A peine d'irrecevabilité de la demande, l'assignation aux fins de constat de la résiliation est notifiée à la diligence de l'huissier de justice au représentant de l'Etat dans le département, par lettre recommandée avec demande d'avis de réception, au moins deux mois avant l'audience, afin qu'il saisisse, en tant que de besoin, les organismes dont relèvent les aides au logement, le Fonds de solidarité pour le logement ou les services sociaux compétents. Le ou les services ou organismes saisis réalisent une enquête financière et sociale au cours de laquelle le locataire et le bailleur sont mis en mesure de présenter leurs observations ; le cas échéant, les observations écrites des intéressés sont jointes à l'enquête.
Notre commentaire : Et si l’administration tarde, le délai est prorogé ….
Le juge peut, même d'office, accorder des délais de paiement, dans les conditions prévues aux articles 1244-1 (premier alinéa) et 1244-2 du code civil, au locataire en situation de régler sa dette locative.
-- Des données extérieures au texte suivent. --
`src/rtl/fwd_track_if.sv`:
```
// Decode/pipeline-side bus of the forwarding tracker: decode fields, hazard
// controls, stage data in; forwarding vector/data and writeback out.
interface fwd_track_if;
  logic        Dec_valid;
  logic        Dec_regwrite;
  logic        Dec_memtoreg;
  logic        Dec_halt;
  logic [2:0]  Dec_write_reg;
  logic        Stall;
  logic        Flush;
  logic [15:0] Ex_result;
  logic [15:0] Mem_alu;
  logic [15:0] Mem_rdata;
  logic [11:0] Forwarding_vector;
  logic [47:0] Forwarding_data;
  logic        Wb_regwrite;
  logic [2:0]  Wb_write_reg;
  logic [15:0] Wb_data;
  logic        Load_in_ex;
  logic        Halted;

  modport master (
    output Dec_valid, Dec_regwrite, Dec_memtoreg, Dec_halt, Dec_write_reg,
    output Stall, Flush, Ex_result, Mem_alu, Mem_rdata,
    input  Forwarding_vector, Forwarding_data, Wb_regwrite, Wb_write_reg,
    input  Wb_data, Load_in_ex, Halted
  );

  modport slave (
    input  Dec_valid, Dec_regwrite, Dec_memtoreg, Dec_halt, Dec_write_reg,
    input  Stall, Flush, Ex_result, Mem_alu, Mem_rdata,
    output Forwarding_vector, Forwarding_data, Wb_regwrite, Wb_write_reg,
    output Wb_data, Load_in_ex, Halted
  );
endinterface

```
`src/rtl/fwd_track.sv`:
```
// Tracks EX/MEM/WB destination registers and data for operand forwarding.
// Latency: decode enters EX after one edge; outputs are combinational on stage state.
// No backpressure: Stall/Flush inject an EX bubble; a retired HALT freezes all stages.
module fwd_track (
  input  logic       clk,
  input  logic       rst,
  fwd_track_if.slave bus
);
  typedef struct packed {
    logic       valid;
    logic       regwrite;
    logic       memtoreg;
    logic       halt;
    logic [2:0] rg;
  } stage_t;

  stage_t      ex_q, mem_q, dec_s;
  logic        wb_valid_q, wb_regwrite_q;
  logic [2:0]  wb_reg_q;
  logic [15:0] wb_data_q;
  logic        halted_q;
  logic        take_dec;
  logic [15:0] mem_data;
  logic        v0, v1, v2;

  assign take_dec = bus.Dec_valid & ~bus.Stall & ~bus.Flush;

  // Anything not accepted from decode becomes an all-zero bubble.
  always_comb begin
    dec_s = '0;
    if (take_dec) begin
      dec_s.valid    = 1'b1;
      dec_s.regwrite = bus.Dec_regwrite;
      dec_s.memtoreg = bus.Dec_memtoreg;
      dec_s.halt     = bus.Dec_halt;
      dec_s.rg       = bus.Dec_write_reg;
    end
  end

  assign mem_data = mem_q.memtoreg ? bus.Mem_rdata : bus.Mem_alu;

  always_ff @(posedge clk or posedge rst) begin
    if (rst) begin
      ex_q          <= '0;
      mem_q         <= '0;
      wb_valid_q    <= 1'b0;
      wb_regwrite_q <= 1'b0;
      wb_reg_q      <= 3'd0;
      wb_data_q     <= 16'h0000;
      halted_q      <= 1'b0;
    end else if (!halted_q) begin
      ex_q          <= dec_s;
      mem_q         <= ex_q;
      wb_valid_q    <= mem_q.valid;
      wb_regwrite_q <= mem_q.regwrite;
      wb_reg_q      <= mem_q.rg;
      wb_data_q     <= mem_data;
      halted_q      <= mem_q.valid & mem_q.halt;
    end
  end

  // Loads in EX have no data yet, so v0 excludes them while r0 stays visible.
  assign v0 = ~halted_q & ex_q.valid & ex_q.regwrite & ~ex_q.memtoreg;
  assign v1 = ~halted_q & mem_q.valid & mem_q.regwrite;
  assign v2 = ~halted_q & wb_valid_q & wb_regwrite_q;

  assign bus.Forwarding_vector = halted_q ? 12'h000
                                          : {v2, wb_reg_q, v1, mem_q.rg, v0, ex_q.rg};
  assign bus.Forwarding_data   = {wb_data_q, mem_data, bus.Ex_result};
  assign bus.Wb_regwrite       = v2;
  assign bus.Wb_write_reg      = halted_q ? 3'd0 : wb_reg_q;
  assign bus.Wb_data           = wb_data_q;
  assign bus.Load_in_ex        = ~halted_q & ex_q.valid & ex_q.memtoreg;
  assign bus.Halted            = halted_q;
endmodule

```
`src/flat_wrapper.sv`:
```
// flat-port wrapper written by rule: the top's interface ports become plain ports
module fwd_track_flat 
  (clk, rst, bus_Dec_valid, bus_Dec_regwrite, bus_Dec_memtoreg, bus_Dec_halt, bus_Dec_write_reg, bus_Stall, bus_Flush, bus_Ex_result, bus_Mem_alu, bus_Mem_rdata, bus_Forwarding_vector, bus_Forwarding_data, bus_Wb_regwrite, bus_Wb_write_reg, bus_Wb_data, bus_Load_in_ex, bus_Halted);
  fwd_track_if bus_i ();
  input  logic clk;
  input  logic rst;
  input wire logic [$bits(bus_i.Dec_valid)-1:0] bus_Dec_valid;
  input wire logic [$bits(bus_i.Dec_regwrite)-1:0] bus_Dec_regwrite;
  input wire logic [$bits(bus_i.Dec_memtoreg)-1:0] bus_Dec_memtoreg;
  input wire logic [$bits(bus_i.Dec_halt)-1:0] bus_Dec_halt;
  input wire logic [$bits(bus_i.Dec_write_reg)-1:0] bus_Dec_write_reg;
  input wire logic [$bits(bus_i.Stall)-1:0] bus_Stall;
  input wire logic [$bits(bus_i.Flush)-1:0] bus_Flush;
  input wire logic [$bits(bus_i.Ex_result)-1:0] bus_Ex_result;
  input wire logic [$bits(bus_i.Mem_alu)-1:0] bus_Mem_alu;
  input wire logic [$bits(bus_i.Mem_rdata)-1:0] bus_Mem_rdata;
  output wire logic [$bits(bus_i.Forwarding_vector)-1:0] bus_Forwarding_vector;
  output wire logic [$bits(bus_i.Forwarding_data)-1:0] bus_Forwarding_data;
  output wire logic [$bits(bus_i.Wb_regwrite)-1:0] bus_Wb_regwrite;
  output wire logic [$bits(bus_i.Wb_write_reg)-1:0] bus_Wb_write_reg;
  output wire logic [$bits(bus_i.Wb_data)-1:0] bus_Wb_data;
  output wire logic [$bits(bus_i.Load_in_ex)-1:0] bus_Load_in_ex;
  output wire logic [$bits(bus_i.Halted)-1:0] bus_Halted;
  assign bus_i.Dec_valid = bus_Dec_valid;
  assign bus_i.Dec_regwrite = bus_Dec_regwrite;
  assign bus_i.Dec_memtoreg = bus_Dec_memtoreg;
  assign bus_i.Dec_halt = bus_Dec_halt;
  assign bus_i.Dec_write_reg = bus_Dec_write_reg;
  assign bus_i.Stall = bus_Stall;
  assign bus_i.Flush = bus_Flush;
  assign bus_i.Ex_result = bus_Ex_result;
  assign bus_i.Mem_alu = bus_Mem_alu;
  assign bus_i.Mem_rdata = bus_Mem_rdata;
  assign bus_Forwarding_vector = bus_i.Forwarding_vector;
  assign bus_Forwarding_data = bus_i.Forwarding_data;
  assign bus_Wb_regwrite = bus_i.Wb_regwrite;
  assign bus_Wb_write_reg = bus_i.Wb_write_reg;
  assign bus_Wb_data = bus_i.Wb_data;
  assign bus_Load_in_ex = bus_i.Load_in_ex;
  assign bus_Halted = bus_i.Halted;
  fwd_track u_core (.clk(clk), .rst(rst), .bus(bus_i));
endmodule
```
`config.mk`:
```
export PLATFORM = sky130hd
export DESIGN_NAME = fwd_track_flat
export DESIGN_NICKNAME = d
export VERILOG_FILES = /design/src/rtl/fwd_track_if.sv /design/src/rtl/fwd_track.sv /design/src/flat_wrapper.sv
export SDC_FILE = /design/constraint.sdc
export NUM_CORES = 1
export LEC_CHECK = 0
export BUFFER_PORTS_ARGS = -buffer_cell sky130_fd_sc_hd__buf_4
export CORE_MARGIN = 5
export CORE_UTILIZATION = 41
export CTS_CLUSTER_SIZE = 14
export DETAILED_ROUTE_END_ITERATION = 6
export GPL_ROUTABILITY_DRIVEN = 0
export PLACE_DENSITY = 0.81
export REMOVE_ABC_BUFFERS = 1
export SLEW_MARGIN = 20
export SYNTH_ARGS = -nofsm -noshare
export SYNTH_HDL_FRONTEND = slang
export SYNTH_SLANG_ARGS = --single-unit
```
`constraint.sdc`:
```
create_clock -name clk -period 2.05 [get_ports clk]
set_clock_uncertainty 0.2 [all_clocks]
set_input_delay 0.1025 -clock clk [delete_from_list [all_inputs] [get_ports clk]]
set_output_delay 0.1025 -clock clk [all_outputs]
set_load 0.05 [all_outputs]
```
==> metrics.txt, run 1 <==
area delta synth->final=49.1%; Clk pin slew, worst setup/hold paths=0.07 ns; worst hold-check path type=input port to register; HPWL after DPL=3760 um; Mapped Cells=154; most used cell, CP=mux2_2; CTS root buffer=clkbuf_8; grt met3 use=0.0624; pin count of the biggest net entering global routing=25; Initial Utilization=0.417; n_diodes=0; met2 Use GR=0.292; Distinct cells, synth=18; Hold WS=0.00527 ns; Worst Setup Path Type=register to register; Final Power=4390 uW; vias in the first global route=roughly 1,700; synthesized area=0.00194 mm^2; WP data arrival=roughly 1.9 ns; reg2reg start=u_core.mem_q[4]; CTS Buf Count=5; critical path's top delay family=multiplexers; RSZ-0062 raised after global routing=false; DRT iter0 DRCs=36; Die H=between 70 and 80 um; Die ar.=0.00622 mm^2; Clk Latency, worst-skew pair=0.28 ns; share of cells above drive strength 1=0.622; final instance area=0.00290 mm^2; Ys Warns=0; CTS Buffer Depth=2; Worst VDD drop=929 uV; Final Hold Viols=0; initial antenna violation count=0; Slew Limit Headroom=0.683; depth of the CTS H-tree=2; WP data required=2.02 ns; setup violators final=0; CP startpoint kind=register; Reg2Reg Depth=3; crit path buf inv count=1; FF+latch count, synth=36; fin nets=around 320; register area share after synthesis=0.463; hold path start=bus_Mem_alu[9]; Worst Hold Depth=3; Top-Level Pins=approximately 140; minimum clock period=1.93 ns; CORE AREA=0.00466 mm^2; Max Cap Viol=0; P_leak=0.00152 uW; CP Max Fanout=6; global-route wire length before repair=7960 um; clk sink count=36; setup TNS=0 ns; TritonRoute pass-1 iters=4; CP endpoint kind=register; GR Util met1=0.183; DR vias/cell=4.86; Worst R2R End=u_core.bus.Wb_data[2]; Hold Path End=u_core.bus.Wb_data[9]; DR WL/cell=16.2 um; FMAX=518 MHz; Slowest-stage cell, CP=dlygate4sd3_1; Pwr Density=1510 mW/mm^2; R2R setup slack=0.12 ns; Period Utilization, post-route=0.942; Post-DP Area=0.00255 mm^2; Top Usage Layer GRT=met2; Slew Viols, Final=0; status=finished, final reports clean; CP Cell Sequence=mux2_2 > dlygate4sd3_1 > mux2_2; Filler Cell Count=379; CTS tree=built; Worst Tran Pin Value=0.475 ns; Post-Syn Area per Cell=12.6 um^2; die width=78.9 um; Max stage delay on crit path=between 0.5 and 0.6 ns; site row count=25; grt total ovfl=0; Vias=1,522; # DRC=0; Routed WL=5080 um; gr usage total=0.165; Antenna Nets Post-Route=0; PortBufs=108
logic make-up (layout without fill, tap and decap cells):
logic type / count (synthesis) / in the layout / synth area share
flops: 36 / 36 / 0.463
simple gates: 22 / 22 / 0.0721
mux: 39 / 39 / 0.243
buf+inv: 44 / 149 / 0.167
compound gates: 13 / 13 / 0.0541
how the worst max path moves through the flow:
| stage | startpoint | to | slack (ns) | cells after the start |
|---|---|---|---|---|
| finish | u_core.mem_q[4] | u_core.bus.Wb_data[2] | 0.12 | 3 |
| global route | u_core.mem_q[4] | u_core.bus.Wb_data[2] | 0.07 | 3 |
| CTS | u_core.mem_q[4] | u_core.bus.Wb_data[2] | 0.07 | 3 |
| detailed placement | u_core.mem_q[4] | u_core.bus.Wb_data[4] | 0.42 | 3 |
| global placement | u_core.mem_q[4] | u_core.bus.Wb_data[12] | 0.43 | 3 |
| floorplan | u_core.bus.Halted | bus_Forwarding_vector[3] | -1.07 | 1 |
cell usage in the layout (no fill, tap or decap), types with 2 or more instances in the layout:
cell type,n
a22o_1,6
dfrtp_1,34
mux2_4,9
clkbuf_8,5
nor2b_1,15
dfrtp_2,2
dlygate4sd3_1,27
buf_4,115
nor2_1,2
and3b_1,2
mux2_2,30
a21o_1,7
power by group:
group / internal, uW / switching, uW
Sequential: 942 / 230
Clock: 226 / 222
Combinational: 937 / 1830
Total: 2110 / 2280
layout make-up:
class	instances	area [um^2]	share of cell area
clock buffers	6	72.6	0.0250
flip-flops and latches	36	903	0.312
multi-input cells	74	718	0.248
well taps	54	67.6	0.0233
inverters	1	3.75	0.00129
repair buffers	142	1130	0.391
what timing repair did:
| item | CTS | global route |
|---|---|---|
| gates resized for setup | 0 | 1 |
| endpoints found under the setup margin | 0 | 1 |
| hold buffers | 27 | 0 |
| hold endpoints to repair | 28 | 0 |
| buffers inserted | 0 | 0 |
synthesized netlist by cell type:
| cell | count | area, um^2 |
|---|---|---|
| a21o_1 | 7 | 52.6 |
| a22o_1 | 6 | 52.6 |
| and3b_1 | 2 | 17.5 |
| buf_1 | 1 | 3.75 |
| buf_12 | 1 | 20.0 |
| buf_2 | 4 | 20.0 |
| buf_4 | 35 | 263 |
| buf_6 | 1 | 11.3 |
| clkbuf_1 | 1 | 3.75 |
| dfrtp_1 | 36 | 901 |
| inv_1 | 1 | 3.75 |
| mux2_2 | 30 | 338 |
| mux2_4 | 9 | 135 |
| nand2_1 | 1 | 3.75 |
| nor2_1 | 2 | 7.51 |
| nor2b_1 | 15 | 93.8 |
| nor3b_1 | 1 | 7.51 |
| nor4bb_1 | 1 | 10.0 |
flip-flops by register name, summed over array words and instances, names as in the netlist:
name,count
u_core.ex_q,7
u_core.wb_valid_q,1
u_core.wb_reg_q,3
u_core.bus.Wb_data,16
u_core.mem_q,7
u_core.wb_regwrite_q,1
u_core.bus.Halted,1
metrics by stage:
step	util	instances	setup WS [ns]
after CTS	0.622	313	0.0694
after global placement	0.548	280	0.434
final	0.622	313	0.118
after global routing	0.622	313	0.0664
after detailed placement	0.548	280	0.419
after floorplan	-	111	-1.07
worst reg2reg max path, cell delays in order, from the launching register on:
cell	delay, ns
dfrtp_2	0.44
mux2_2	0.36
dlygate4sd3_1	0.56
mux2_2	0.26
per-layer routing:
metal	up-vias	routed length [um]
li1	698	-
met1	724	1990
met2	93	2520
met3	7	505
met4	0	68
met5	-	0
No activity file was read; power rests on OpenSTA's default activity.
==> run 2, diff against run 1 <==
--- a/config.mk
+++ b/config.mk
@@ -11,6 +11,7 @@
 export CTS_CLUSTER_SIZE = 14
 export DETAILED_ROUTE_END_ITERATION = 6
 export GPL_ROUTABILITY_DRIVEN = 0
+export MAX_ROUTING_LAYER = met4
 export PLACE_DENSITY = 0.81
 export REMOVE_ABC_BUFFERS = 1
 export SLEW_MARGIN = 20
==> metrics.txt, run 2 (synthesized netlist as in run 1, its figures left out) <==
Pwr Density=1510 mW/mm^2 (about the same); Worst VDD drop=931 uV (+0.28%); # DRC=0 (unchanged); vias in the first global route=1,671 (unchanged); R2R setup slack=0.12 ns (about the same); grt total ovfl=0 (unchanged); RSZ-0062 raised after global routing=false; DR WL/cell=16.2 um (-0.22%); CP endpoint kind=register; reg2reg start=u_core.mem_q[4]; hold path start=bus_Mem_alu[9]; combinational share of power=0.631 (about the same); DRT iter0 DRCs=36 (unchanged); site row count=25 (unchanged); CP startpoint kind=register; CORE AREA=0.00466 mm^2 (unchanged); HPWL after DPL=3760 um (unchanged); WP data arrival=1.90 ns (about the same); Period Utilization, post-route=0.942 (about the same); Initial Utilization=0.417 (unchanged); final core utilization=0.622 (unchanged); Top Usage Layer GRT=met2; Clk Latency, worst-skew pair=0.28 ns (about the same); setup TNS=0 ns (unchanged); crit path buf inv count=1 (unchanged); WP data required=2.02 ns (about the same); Clk pin slew, worst setup/hold paths=0.07 ns (about the same); final setup margin=0.118 ns (-0.000132 ns); status=finished, final reports clean; Slew Viols, Final=0 (unchanged); commonest non-fill, non-tap cell in the layout=buf_4; most used cell, CP=mux2_2; Pint=2110 uW (about the same); Antenna Nets Post-Route=0 (unchanged); share of cells above drive strength 1=0.622 (unchanged); Worst Hold Depth=3 (unchanged); initial antenna violation count=0 (unchanged); number of placed instances, taps included=280 (unchanged); CTS tree=built; Vias=1,535 (+0.85%); clk sink count=36 (unchanged); die width=78.9 um (unchanged); Max stage delay on crit path=0.56 ns (about the same); Max Cap Viol=0 (unchanged); GR Util met1=0.188 (+0.00508); P_leak=0.00152 uW (unchanged); minimum clock period=1.93 ns (+0.000132 ns); Hold Path End=u_core.bus.Wb_data[9]; TritonRoute pass-1 iters=4 (unchanged); commonest non-fill, non-tap cells in the layout=buf_4, dfrtp_1, mux2_2, dlygate4sd3_1, nor2b_1; pin count of the biggest net entering global routing=25 (unchanged); area delta synth->final=49.1% (unchanged); Slew Limit Headroom=0.683 (about the same); Worst Setup Path Type=register to register; grt met3 use=0.0544 (-0.00794); Final Power=4390 uW (about the same); Slowest-stage cell, CP=dlygate4sd3_1; Die ar.=0.00622 mm^2 (unchanged); CTS Buf Count=5 (unchanged); n_diodes=0 (unchanged); CP Max Fanout=6 (unchanged); Worst R2R End=u_core.bus.Wb_data[2]; DR vias/cell=4.90 (+0.85%); CP Cell Sequence=mux2_2 > dlygate4sd3_1 > mux2_2; Reg2Reg Depth=3 (unchanged); Clock Power Share=0.102 (about the same); met2 Use GR=0.290 (-0.00170); worst hold-check path type=input port to register; Die H=78.9 um (unchanged); global-route wire length before repair=7930 um (-0.34%); depth of the CTS H-tree=2 (unchanged); Worst Tran Pin Value=0.475 ns (+0.0000101 ns); fin nets=319 (unchanged); CTS Buffer Depth=2 (unchanged); sequential share of power=0.267 (about the same); Top-Level Pins=141 (unchanged); setup violators final=0 (unchanged); critical path's top delay family=multiplexers; Filler Cell Count=379 (unchanged); pre-CTS worst setup slack=0.419 ns (unchanged); Non-Filler Instances=313 (unchanged); max FFs per register=16 (unchanged); gr usage total=0.169 (+0.00401); Routed WL=5070 um (-0.22%); Psw=2280 uW (about the same); FMAX=518 MHz (about the same); Final Hold Viols=0 (unchanged); CTS root buffer=clkbuf_8; Sw Ratio=0.520 (about the same); PortBufs=108 (unchanged)
run 2: cell counts in the layout (fill, tap and decap cells not counted):
No cell type changed its count.
run 2: worst register-to-register path: cells and delay by family, from the launching register on:
kind     cells  cell delay, ns
flops        1            0.44
mux          2            0.62
buf+inv      1            0.56
run 2: worst max path at each step:
stage	from	end	slack [ns]	cells past startpoint
after global routing	u_core.mem_q[4]	u_core.bus.Wb_data[2]	0.07	3
after CTS	u_core.mem_q[4]	u_core.bus.Wb_data[2]	0.07	3
final	u_core.mem_q[4]	u_core.bus.Wb_data[2]	0.12	3
after global placement	u_core.mem_q[4]	u_core.bus.Wb_data[12]	0.43	3
after detailed placement	u_core.mem_q[4]	u_core.bus.Wb_data[4]	0.42	3
after floorplan	u_core.bus.Halted	bus_Forwarding_vector[3]	-1.07	1
run 2: metal layers:
| layer | wire, um | vias to the layer above | part of all wire |
|---|---|---|---|
| met5 | 0 | - | 0 |
| met4 | 63 | 0 | 0.012 |
| met3 | 447 | 7 | 0.088 |
| met2 | 2530 | 94 | 0.50 |
| met1 | 2030 | 737 | 0.40 |
| li1 | - | 697 | - |
run 2: cell type report:
cell class,count,area (um^2),area share
sequential,36,903,0.312
clock buffer,6,72.6,0.0250
multi-input combinational,74,718,0.248
inverter,1,3.75,0.00129
timing repair buffer,142,1130,0.391
tap,54,67.6,0.0233
run 2: power by group through the flow:
stage	Combinational (uW)	Clock, uW	Sequential [uW]
floorplan	748	0	2290
global placement	2710	0	1170
detailed placement	2730	0	1180
CTS	2780	460	1170
global route	2870	497	1220
finish	2770	447	1170
run 2: through the flow:
stage               hold slack [ns]  area, um^2
CTS                        0.000144        2900
global placement            -0.0363        2550
global route                0.00287        2900
finish                      0.00418        2900
detailed placement          -0.0306        2550
floorplan                   0.00500        1620
run 2: what timing repair did:
item | 4_1_cts | 5_1_grt
resized for setup | 0 | 1
endpoints found under the hold margin | 28 | 0
setup endpoints to repair | 0 | 1
hold buffers | 27 | 0
setup buffers | 0 | 0
==> run 3, diff against run 2 <==
--- a/config.mk
+++ b/config.mk
@@ -5,14 +5,14 @@
 export SDC_FILE = /design/constraint.sdc
 export NUM_CORES = 1
 export LEC_CHECK = 0
-export BUFFER_PORTS_ARGS = -buffer_cell sky130_fd_sc_hd__buf_4
 export CORE_MARGIN = 5
-export CORE_UTILIZATION = 41
+export CORE_UTILIZATION = 62
 export CTS_CLUSTER_SIZE = 14
 export DETAILED_ROUTE_END_ITERATION = 6
+export DONT_BUFFER_PORTS = 1
 export GPL_ROUTABILITY_DRIVEN = 0
 export MAX_ROUTING_LAYER = met4
-export PLACE_DENSITY = 0.81
+export PLACE_DENSITY = 0.78
 export REMOVE_ABC_BUFFERS = 1
 export SLEW_MARGIN = 20
 export SYNTH_ARGS = -nofsm -noshare
==> metrics.txt, run 3 (synthesized netlist as in run 1, its figures left out) <==
Hold Path End=bus_Forwarding_data[3]; Worst VDD drop=906 uV (-2.8%); Pint=1850 uW (-12%); combinational share of power=0.550 (-0.081); minimum clock period=1.99 ns (+0.0563 ns); Final Hold Viols=0 (unchanged); fin nets=270 (-15%); commonest non-fill, non-tap cells in the layout=buf_4, dlygate4sd3_1, dfrtp_1, mux2_2, nor2b_1; hold path start=bus_Ex_result[3]; CTS Buffer Depth=2 (unchanged); Pwr Density=1610 mW/mm^2 (+6.4%); PortBufs=0 (-100%); setup violators final=0 (unchanged); Psw=2300 uW (+0.90%); Post-DP Area=0.00207 mm^2 (-19%); Clock Power Share=0.099 (-0.003); reg2reg start=u_core.mem_q[4]; Routed WL=5890 um (+16%); WP data arrival=2.00 ns (+0.10 ns); Filler Cell Count=164 (-57%); Worst Tran Pin Value=0.559 ns (+0.0839 ns); Antenna Nets Post-Route=0 (unchanged); Reg2Reg Depth=3 (unchanged); Worst Hold Depth=0 (-3); Max Cap Viol=0 (unchanged); CP endpoint kind=register; share of cells above drive strength 1=0.479 (-0.143); final instance area=0.00258 mm^2 (-11%); CP Max Fanout=6 (unchanged); depth of the CTS H-tree=2 (unchanged); CTS Buf Count=5 (unchanged); CTS tree=built; Initial Utilization=0.642 (+0.225); Die ar.=0.00436 mm^2 (-30%); Top-Level Pins=141 (unchanged); clk sink count=36 (unchanged); gr usage total=0.291 (+0.122); Period Utilization, post-route=0.970 (+0.0274); CTS root buffer=clkbuf_4; global-route wire length before repair=8810 um (+11%); Slew Viols, Final=0 (unchanged); R2R setup slack=0.06 ns (-0.06 ns); # DRC=0 (unchanged); Vias=1,384 (-9.8%); DRT iter0 DRCs=43 (+19%); FMAX=503 MHz (-2.8%); sequential share of power=0.351 (+0.084); HPWL after DPL=3620 um (-3.6%); RSZ-0062 raised after global routing=false; Slew Limit Headroom=0.627 (-0.0556); DR vias/cell=5.43 (+11%); area delta synth->final=32.7%; Worst Setup Path Type=register to register; Clk pin slew, worst setup/hold paths=0.10 ns (+0.03 ns); initial antenna violation count=0 (unchanged); setup TNS=0 ns (unchanged); CORE AREA=0.00303 mm^2 (-35%); commonest non-fill, non-tap cell in the layout=buf_4; status=finished, final reports clean; grt total ovfl=0 (unchanged); CP startpoint kind=register; max FFs per register=16 (unchanged); TritonRoute pass-1 iters=4 (unchanged); site row count=20 (-20%); Die H=66 um (-16%); Sw Ratio=0.555 (+0.0344); pin count of the biggest net entering global routing=37 (+48%); worst hold-check path type=input port to output port; P_leak=0.00128 uW (-16%); WP data required=2.06 ns (+0.04 ns); die width=66 um (-16%); DR WL/cell=23.1 um (+43%); vias in the first global route=1,602 (-4.1%); n_diodes=0 (unchanged); Worst R2R End=u_core.bus.Wb_data[0]; Clk Latency, worst-skew pair=0.32 ns (+0.04 ns)
## run 3: cell types whose count changed in the layout (fill, tap and decap cells not counted), moves of 3 or more
cell,previous run,this run
clkbuf_4,0,5
clkbuf_8,5,2
dlygate4sd3_1,27,44
nor2b_1,15,12
buf_4,115,48
nor2b_2,0,3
Pendant le cours des délais ainsi accordés, les effets de la clause de résiliation de plein droit sont suspendus; ces délais et les modalités de paiement accordés ne peuvent affecter l'exécution du contrat de location et notamment suspendre le paiement du loyer et des charges.
Si le locataire se libère dans le délai et selon les modalités fixés par le juge, la clause de résiliation de plein droit est réputée ne pas avoir joué ; dans le cas contraire, elle reprend son plein effet.
Quand le législateur est de gauche, il légifère en faveur des locataires, et quand il est de droite, il fait de même pour montrer qu’il n’est pas de droite. C’est ainsi que la loi du 25 mars 2009 a encore aggravé un déséquilibre en faveur des locataires qui se retourne comme toujours. Contre eux à brève échéance:
Résultat de cette législation populiste: là où on pouvait suspendre la candidature d’un locataire étranger à la production d’une caution, sa candidature ira au panier.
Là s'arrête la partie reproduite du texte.